EXERCISE REQUIREMENTS – In the records below, the line containing "iot_in_w[127:120] = iot_in;" is the first to keep. Retype it and all later lines exactly, through the end.

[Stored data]
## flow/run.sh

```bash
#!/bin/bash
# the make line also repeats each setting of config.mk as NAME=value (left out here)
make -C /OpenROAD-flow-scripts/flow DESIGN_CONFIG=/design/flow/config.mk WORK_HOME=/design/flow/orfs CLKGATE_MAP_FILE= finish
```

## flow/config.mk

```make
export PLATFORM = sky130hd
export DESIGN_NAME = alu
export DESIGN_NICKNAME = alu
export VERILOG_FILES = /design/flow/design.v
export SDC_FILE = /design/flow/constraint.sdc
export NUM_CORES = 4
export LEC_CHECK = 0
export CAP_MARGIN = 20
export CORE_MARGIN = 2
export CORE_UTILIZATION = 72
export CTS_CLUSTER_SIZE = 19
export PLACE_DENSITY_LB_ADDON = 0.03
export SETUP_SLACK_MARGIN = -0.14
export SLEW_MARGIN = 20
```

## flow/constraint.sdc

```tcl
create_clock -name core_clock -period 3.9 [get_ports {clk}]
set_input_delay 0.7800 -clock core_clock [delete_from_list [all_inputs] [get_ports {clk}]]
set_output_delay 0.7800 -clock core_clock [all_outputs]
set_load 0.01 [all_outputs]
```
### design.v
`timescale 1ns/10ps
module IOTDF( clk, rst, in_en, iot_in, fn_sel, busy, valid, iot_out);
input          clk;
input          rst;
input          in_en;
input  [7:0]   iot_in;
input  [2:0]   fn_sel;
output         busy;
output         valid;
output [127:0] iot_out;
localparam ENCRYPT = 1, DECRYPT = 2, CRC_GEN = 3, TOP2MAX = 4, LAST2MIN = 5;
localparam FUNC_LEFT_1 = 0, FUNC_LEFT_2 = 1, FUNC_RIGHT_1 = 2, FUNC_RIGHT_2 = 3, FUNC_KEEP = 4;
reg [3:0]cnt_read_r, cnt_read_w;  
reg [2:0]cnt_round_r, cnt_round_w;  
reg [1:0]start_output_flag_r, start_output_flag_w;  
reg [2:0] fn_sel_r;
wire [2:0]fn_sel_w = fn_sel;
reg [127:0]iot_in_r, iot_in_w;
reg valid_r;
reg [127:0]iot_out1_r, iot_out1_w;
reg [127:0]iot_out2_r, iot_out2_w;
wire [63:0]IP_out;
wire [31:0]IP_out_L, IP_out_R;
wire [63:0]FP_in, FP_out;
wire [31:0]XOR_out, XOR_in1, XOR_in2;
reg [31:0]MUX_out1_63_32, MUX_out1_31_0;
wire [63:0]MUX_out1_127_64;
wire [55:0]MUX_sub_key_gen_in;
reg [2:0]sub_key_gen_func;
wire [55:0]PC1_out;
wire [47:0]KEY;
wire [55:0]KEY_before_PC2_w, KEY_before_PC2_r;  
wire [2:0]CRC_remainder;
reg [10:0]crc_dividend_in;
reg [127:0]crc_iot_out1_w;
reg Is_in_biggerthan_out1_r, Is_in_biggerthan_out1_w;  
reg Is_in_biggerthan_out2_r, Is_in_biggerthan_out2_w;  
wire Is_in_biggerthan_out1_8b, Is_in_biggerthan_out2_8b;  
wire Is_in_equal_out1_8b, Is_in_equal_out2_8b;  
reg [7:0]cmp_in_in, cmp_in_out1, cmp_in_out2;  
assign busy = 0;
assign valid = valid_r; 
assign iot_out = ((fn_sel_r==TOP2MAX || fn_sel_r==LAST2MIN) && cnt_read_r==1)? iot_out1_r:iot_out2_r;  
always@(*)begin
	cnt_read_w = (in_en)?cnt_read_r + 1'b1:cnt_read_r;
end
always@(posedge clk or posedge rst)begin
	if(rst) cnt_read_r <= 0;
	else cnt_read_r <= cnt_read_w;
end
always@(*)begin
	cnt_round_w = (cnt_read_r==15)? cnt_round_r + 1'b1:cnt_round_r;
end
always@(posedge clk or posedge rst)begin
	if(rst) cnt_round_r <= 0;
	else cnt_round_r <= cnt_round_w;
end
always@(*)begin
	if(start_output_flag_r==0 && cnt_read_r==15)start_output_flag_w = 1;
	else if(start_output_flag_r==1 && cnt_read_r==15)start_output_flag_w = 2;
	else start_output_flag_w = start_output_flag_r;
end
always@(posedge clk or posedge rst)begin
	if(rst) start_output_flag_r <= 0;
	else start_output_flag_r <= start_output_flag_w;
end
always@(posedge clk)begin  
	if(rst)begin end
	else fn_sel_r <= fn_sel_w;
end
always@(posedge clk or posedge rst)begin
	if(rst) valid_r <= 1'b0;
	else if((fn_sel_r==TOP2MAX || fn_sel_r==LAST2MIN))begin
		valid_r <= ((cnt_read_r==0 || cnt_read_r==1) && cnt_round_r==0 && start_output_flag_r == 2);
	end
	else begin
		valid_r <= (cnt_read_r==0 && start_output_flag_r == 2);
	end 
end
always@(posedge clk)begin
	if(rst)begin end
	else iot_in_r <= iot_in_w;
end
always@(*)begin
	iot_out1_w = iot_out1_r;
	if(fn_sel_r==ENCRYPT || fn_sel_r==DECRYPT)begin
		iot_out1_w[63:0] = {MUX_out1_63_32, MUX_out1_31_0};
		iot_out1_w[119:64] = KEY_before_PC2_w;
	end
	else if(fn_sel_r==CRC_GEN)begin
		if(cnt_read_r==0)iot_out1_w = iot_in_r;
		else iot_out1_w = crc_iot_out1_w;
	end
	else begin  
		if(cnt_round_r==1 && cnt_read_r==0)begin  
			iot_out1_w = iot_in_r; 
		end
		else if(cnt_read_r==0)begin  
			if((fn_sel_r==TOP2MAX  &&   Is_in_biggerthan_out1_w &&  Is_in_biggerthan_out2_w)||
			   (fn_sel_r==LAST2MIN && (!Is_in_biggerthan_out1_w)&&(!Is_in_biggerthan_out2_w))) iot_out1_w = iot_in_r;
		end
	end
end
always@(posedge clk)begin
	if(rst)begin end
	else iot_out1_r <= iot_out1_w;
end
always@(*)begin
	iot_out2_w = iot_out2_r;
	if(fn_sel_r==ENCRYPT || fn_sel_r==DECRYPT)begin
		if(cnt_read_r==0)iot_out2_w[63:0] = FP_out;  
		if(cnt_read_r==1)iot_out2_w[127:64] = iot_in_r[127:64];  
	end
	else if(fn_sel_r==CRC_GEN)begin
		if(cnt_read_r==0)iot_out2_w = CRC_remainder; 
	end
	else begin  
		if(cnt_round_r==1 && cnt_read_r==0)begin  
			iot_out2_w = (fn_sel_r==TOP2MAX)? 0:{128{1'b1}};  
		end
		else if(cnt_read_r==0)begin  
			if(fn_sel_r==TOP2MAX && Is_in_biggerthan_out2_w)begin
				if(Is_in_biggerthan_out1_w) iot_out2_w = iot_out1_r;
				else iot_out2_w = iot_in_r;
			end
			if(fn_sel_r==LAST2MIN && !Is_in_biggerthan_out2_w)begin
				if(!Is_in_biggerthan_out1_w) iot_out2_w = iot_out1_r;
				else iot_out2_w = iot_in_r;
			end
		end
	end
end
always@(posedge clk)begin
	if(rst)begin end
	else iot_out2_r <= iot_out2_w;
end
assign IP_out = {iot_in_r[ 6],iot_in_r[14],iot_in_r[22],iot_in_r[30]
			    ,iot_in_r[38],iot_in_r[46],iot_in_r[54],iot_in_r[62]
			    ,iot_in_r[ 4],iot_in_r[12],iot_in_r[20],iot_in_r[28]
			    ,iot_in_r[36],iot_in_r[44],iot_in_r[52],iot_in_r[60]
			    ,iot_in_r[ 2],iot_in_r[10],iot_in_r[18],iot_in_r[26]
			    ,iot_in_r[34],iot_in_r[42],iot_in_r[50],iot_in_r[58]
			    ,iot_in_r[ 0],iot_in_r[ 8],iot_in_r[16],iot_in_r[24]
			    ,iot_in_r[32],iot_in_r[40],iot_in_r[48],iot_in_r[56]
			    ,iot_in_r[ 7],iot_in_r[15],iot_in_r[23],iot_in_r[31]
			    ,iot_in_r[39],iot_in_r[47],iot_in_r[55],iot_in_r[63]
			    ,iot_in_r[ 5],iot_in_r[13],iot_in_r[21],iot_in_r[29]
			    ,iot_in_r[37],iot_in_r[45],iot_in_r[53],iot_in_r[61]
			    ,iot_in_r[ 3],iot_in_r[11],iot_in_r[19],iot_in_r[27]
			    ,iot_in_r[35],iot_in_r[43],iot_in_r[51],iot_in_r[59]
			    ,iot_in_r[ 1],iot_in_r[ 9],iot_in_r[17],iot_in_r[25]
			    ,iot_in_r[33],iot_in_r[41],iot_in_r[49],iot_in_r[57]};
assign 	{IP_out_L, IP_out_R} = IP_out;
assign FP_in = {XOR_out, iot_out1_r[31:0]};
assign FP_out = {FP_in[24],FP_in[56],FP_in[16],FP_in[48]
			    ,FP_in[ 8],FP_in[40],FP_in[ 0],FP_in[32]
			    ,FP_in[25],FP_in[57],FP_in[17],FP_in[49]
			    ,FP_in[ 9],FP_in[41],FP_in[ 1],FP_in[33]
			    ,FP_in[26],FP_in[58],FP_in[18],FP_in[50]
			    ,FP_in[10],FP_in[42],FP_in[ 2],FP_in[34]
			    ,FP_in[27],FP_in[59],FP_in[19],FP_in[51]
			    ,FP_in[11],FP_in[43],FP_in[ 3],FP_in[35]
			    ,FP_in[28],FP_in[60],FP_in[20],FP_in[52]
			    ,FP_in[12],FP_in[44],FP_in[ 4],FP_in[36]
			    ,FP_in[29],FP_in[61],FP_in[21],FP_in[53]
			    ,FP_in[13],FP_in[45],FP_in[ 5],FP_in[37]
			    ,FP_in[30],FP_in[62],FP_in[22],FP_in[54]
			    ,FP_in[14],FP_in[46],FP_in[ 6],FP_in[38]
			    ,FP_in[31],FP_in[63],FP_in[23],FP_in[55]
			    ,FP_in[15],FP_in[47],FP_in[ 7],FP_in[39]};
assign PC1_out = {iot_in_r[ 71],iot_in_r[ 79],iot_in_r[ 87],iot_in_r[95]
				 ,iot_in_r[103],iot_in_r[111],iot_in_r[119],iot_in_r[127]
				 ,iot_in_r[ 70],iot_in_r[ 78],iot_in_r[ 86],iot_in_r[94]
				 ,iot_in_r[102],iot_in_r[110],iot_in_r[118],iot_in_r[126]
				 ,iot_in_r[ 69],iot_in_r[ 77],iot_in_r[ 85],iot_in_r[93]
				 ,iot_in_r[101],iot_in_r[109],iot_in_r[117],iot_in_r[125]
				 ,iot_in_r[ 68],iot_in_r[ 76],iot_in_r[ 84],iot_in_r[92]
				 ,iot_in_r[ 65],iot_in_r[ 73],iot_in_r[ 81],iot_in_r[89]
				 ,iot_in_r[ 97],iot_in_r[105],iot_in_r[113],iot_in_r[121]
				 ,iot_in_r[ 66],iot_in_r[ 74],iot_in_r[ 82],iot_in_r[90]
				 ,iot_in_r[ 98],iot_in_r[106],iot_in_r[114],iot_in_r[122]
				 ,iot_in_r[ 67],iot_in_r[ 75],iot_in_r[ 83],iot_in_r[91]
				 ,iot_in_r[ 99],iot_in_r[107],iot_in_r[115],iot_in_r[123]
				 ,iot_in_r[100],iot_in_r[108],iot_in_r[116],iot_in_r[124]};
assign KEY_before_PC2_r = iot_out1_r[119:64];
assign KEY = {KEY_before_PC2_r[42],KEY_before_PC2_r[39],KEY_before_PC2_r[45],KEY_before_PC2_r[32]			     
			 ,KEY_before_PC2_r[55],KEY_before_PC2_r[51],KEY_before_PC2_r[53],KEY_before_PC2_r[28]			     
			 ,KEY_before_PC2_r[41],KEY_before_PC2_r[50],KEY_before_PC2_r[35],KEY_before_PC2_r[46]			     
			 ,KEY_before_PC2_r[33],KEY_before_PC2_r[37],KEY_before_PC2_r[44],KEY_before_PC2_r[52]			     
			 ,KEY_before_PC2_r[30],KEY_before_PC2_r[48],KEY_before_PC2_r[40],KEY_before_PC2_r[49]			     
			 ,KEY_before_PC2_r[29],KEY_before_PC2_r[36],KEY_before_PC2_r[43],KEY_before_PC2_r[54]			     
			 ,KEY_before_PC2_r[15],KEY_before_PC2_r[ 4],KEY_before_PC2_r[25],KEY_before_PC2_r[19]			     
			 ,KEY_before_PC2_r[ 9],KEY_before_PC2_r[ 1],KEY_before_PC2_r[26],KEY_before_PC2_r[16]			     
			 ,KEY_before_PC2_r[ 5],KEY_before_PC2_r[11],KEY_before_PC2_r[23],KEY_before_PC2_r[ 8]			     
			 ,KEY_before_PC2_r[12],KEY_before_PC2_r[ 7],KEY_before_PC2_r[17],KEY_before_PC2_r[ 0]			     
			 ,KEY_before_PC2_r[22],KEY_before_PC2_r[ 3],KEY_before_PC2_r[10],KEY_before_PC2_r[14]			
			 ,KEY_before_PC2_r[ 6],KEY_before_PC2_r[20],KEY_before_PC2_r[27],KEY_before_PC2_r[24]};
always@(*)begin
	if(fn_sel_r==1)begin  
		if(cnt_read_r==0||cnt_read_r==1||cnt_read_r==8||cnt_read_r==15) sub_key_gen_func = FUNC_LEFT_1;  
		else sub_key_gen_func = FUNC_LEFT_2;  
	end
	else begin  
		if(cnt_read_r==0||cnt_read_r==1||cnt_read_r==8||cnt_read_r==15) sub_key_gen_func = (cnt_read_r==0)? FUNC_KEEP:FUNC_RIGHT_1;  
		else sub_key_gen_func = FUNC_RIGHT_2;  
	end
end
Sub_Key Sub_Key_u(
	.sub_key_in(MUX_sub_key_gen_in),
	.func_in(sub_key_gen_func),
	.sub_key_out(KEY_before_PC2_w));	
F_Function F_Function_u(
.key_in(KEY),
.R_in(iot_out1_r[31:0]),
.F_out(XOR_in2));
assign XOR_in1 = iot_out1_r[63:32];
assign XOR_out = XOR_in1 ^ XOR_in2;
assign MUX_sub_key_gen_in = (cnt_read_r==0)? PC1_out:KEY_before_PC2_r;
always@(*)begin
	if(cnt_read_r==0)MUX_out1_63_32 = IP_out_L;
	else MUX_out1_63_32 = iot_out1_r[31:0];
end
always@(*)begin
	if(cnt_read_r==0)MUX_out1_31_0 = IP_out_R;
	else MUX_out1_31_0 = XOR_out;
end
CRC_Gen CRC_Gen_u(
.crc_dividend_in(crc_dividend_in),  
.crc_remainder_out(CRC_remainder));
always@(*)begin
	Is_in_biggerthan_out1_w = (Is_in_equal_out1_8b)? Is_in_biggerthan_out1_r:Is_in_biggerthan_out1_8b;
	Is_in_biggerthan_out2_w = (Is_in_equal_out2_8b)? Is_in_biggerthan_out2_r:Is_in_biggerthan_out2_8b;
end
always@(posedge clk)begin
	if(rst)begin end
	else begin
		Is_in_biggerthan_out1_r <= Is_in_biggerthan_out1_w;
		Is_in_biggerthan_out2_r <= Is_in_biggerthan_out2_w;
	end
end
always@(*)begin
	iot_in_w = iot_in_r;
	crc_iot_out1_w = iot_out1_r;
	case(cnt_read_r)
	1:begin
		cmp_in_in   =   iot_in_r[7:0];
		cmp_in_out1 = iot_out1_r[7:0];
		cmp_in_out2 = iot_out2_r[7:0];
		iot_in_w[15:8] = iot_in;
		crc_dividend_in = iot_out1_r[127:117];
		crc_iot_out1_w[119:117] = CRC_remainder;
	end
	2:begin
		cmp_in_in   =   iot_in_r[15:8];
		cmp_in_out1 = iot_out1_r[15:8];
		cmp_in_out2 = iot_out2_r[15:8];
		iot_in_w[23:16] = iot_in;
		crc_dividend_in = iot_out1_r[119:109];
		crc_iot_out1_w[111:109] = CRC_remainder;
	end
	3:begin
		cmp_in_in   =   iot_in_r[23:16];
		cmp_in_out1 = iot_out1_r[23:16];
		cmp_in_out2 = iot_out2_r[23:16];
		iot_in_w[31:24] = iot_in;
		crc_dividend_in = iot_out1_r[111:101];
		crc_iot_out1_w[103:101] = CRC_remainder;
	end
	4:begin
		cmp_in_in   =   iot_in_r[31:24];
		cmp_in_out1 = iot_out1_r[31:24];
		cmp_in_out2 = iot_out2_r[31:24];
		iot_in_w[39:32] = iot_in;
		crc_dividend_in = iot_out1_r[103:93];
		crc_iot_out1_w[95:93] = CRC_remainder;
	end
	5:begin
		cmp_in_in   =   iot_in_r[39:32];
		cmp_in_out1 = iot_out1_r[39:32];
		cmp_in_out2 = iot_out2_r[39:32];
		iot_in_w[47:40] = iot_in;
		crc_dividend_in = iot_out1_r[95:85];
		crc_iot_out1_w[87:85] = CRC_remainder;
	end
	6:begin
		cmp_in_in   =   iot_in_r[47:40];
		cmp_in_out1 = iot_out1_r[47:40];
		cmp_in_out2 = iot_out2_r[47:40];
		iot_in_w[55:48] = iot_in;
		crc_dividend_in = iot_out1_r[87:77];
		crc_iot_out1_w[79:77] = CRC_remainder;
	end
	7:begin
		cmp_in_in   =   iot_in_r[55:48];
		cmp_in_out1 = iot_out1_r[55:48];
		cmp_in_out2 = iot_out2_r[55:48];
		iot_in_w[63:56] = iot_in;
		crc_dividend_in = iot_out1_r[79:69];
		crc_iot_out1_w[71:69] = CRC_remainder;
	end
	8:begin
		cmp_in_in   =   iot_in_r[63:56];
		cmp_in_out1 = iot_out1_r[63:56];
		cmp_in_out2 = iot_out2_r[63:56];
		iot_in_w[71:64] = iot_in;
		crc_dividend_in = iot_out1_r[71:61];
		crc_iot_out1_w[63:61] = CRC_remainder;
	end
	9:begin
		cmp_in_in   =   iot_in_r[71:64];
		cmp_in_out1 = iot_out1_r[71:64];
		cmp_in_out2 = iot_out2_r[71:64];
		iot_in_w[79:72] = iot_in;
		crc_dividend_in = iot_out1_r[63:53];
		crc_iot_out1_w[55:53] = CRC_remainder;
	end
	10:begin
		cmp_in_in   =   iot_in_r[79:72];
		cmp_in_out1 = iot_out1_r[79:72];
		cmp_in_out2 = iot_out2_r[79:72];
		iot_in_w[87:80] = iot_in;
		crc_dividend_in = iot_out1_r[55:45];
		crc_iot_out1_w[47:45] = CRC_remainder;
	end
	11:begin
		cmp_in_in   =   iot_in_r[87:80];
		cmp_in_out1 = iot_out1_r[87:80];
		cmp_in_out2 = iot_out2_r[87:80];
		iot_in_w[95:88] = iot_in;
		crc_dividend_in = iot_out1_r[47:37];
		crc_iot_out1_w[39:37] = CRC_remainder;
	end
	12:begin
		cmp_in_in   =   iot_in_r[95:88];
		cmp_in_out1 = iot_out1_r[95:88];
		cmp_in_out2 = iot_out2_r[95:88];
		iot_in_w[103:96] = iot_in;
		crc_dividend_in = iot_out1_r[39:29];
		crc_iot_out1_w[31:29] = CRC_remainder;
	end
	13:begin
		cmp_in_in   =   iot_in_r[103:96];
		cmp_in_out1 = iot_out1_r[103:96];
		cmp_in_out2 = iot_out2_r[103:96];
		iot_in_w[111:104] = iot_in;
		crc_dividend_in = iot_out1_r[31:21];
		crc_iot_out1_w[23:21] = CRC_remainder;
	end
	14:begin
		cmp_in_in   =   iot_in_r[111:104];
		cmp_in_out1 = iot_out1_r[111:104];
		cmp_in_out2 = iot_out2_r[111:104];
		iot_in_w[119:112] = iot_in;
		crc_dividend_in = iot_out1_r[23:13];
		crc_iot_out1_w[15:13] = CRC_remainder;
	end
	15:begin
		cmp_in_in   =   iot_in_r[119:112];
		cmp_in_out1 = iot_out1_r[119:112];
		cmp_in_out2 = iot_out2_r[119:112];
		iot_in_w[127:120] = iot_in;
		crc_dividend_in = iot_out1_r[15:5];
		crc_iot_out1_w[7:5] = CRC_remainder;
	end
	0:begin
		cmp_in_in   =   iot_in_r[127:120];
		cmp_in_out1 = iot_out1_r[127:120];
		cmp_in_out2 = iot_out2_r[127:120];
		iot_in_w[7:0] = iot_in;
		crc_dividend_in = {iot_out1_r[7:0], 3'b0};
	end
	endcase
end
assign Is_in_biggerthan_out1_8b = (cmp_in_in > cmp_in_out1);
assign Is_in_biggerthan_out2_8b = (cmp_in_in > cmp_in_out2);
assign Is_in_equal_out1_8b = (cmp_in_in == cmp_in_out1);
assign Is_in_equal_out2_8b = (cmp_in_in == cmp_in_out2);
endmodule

RESPONSE TO THE EXERCISE –
		iot_in_w[127:120] = iot_in;
		crc_dividend_in = iot_out1_r[15:5];
		crc_iot_out1_w[7:5] = CRC_remainder;
	end
	0:begin
		cmp_in_in   =   iot_in_r[127:120];
		cmp_in_out1 = iot_out1_r[127:120];
		cmp_in_out2 = iot_out2_r[127:120];
		iot_in_w[7:0] = iot_in;
		crc_dividend_in = {iot_out1_r[7:0], 3'b0};
	end
	endcase
end
assign Is_in_biggerthan_out1_8b = (cmp_in_in > cmp_in_out1);
assign Is_in_biggerthan_out2_8b = (cmp_in_in > cmp_in_out2);
assign Is_in_equal_out1_8b = (cmp_in_in == cmp_in_out1);
assign Is_in_equal_out2_8b = (cmp_in_in == cmp_in_out2);
endmodule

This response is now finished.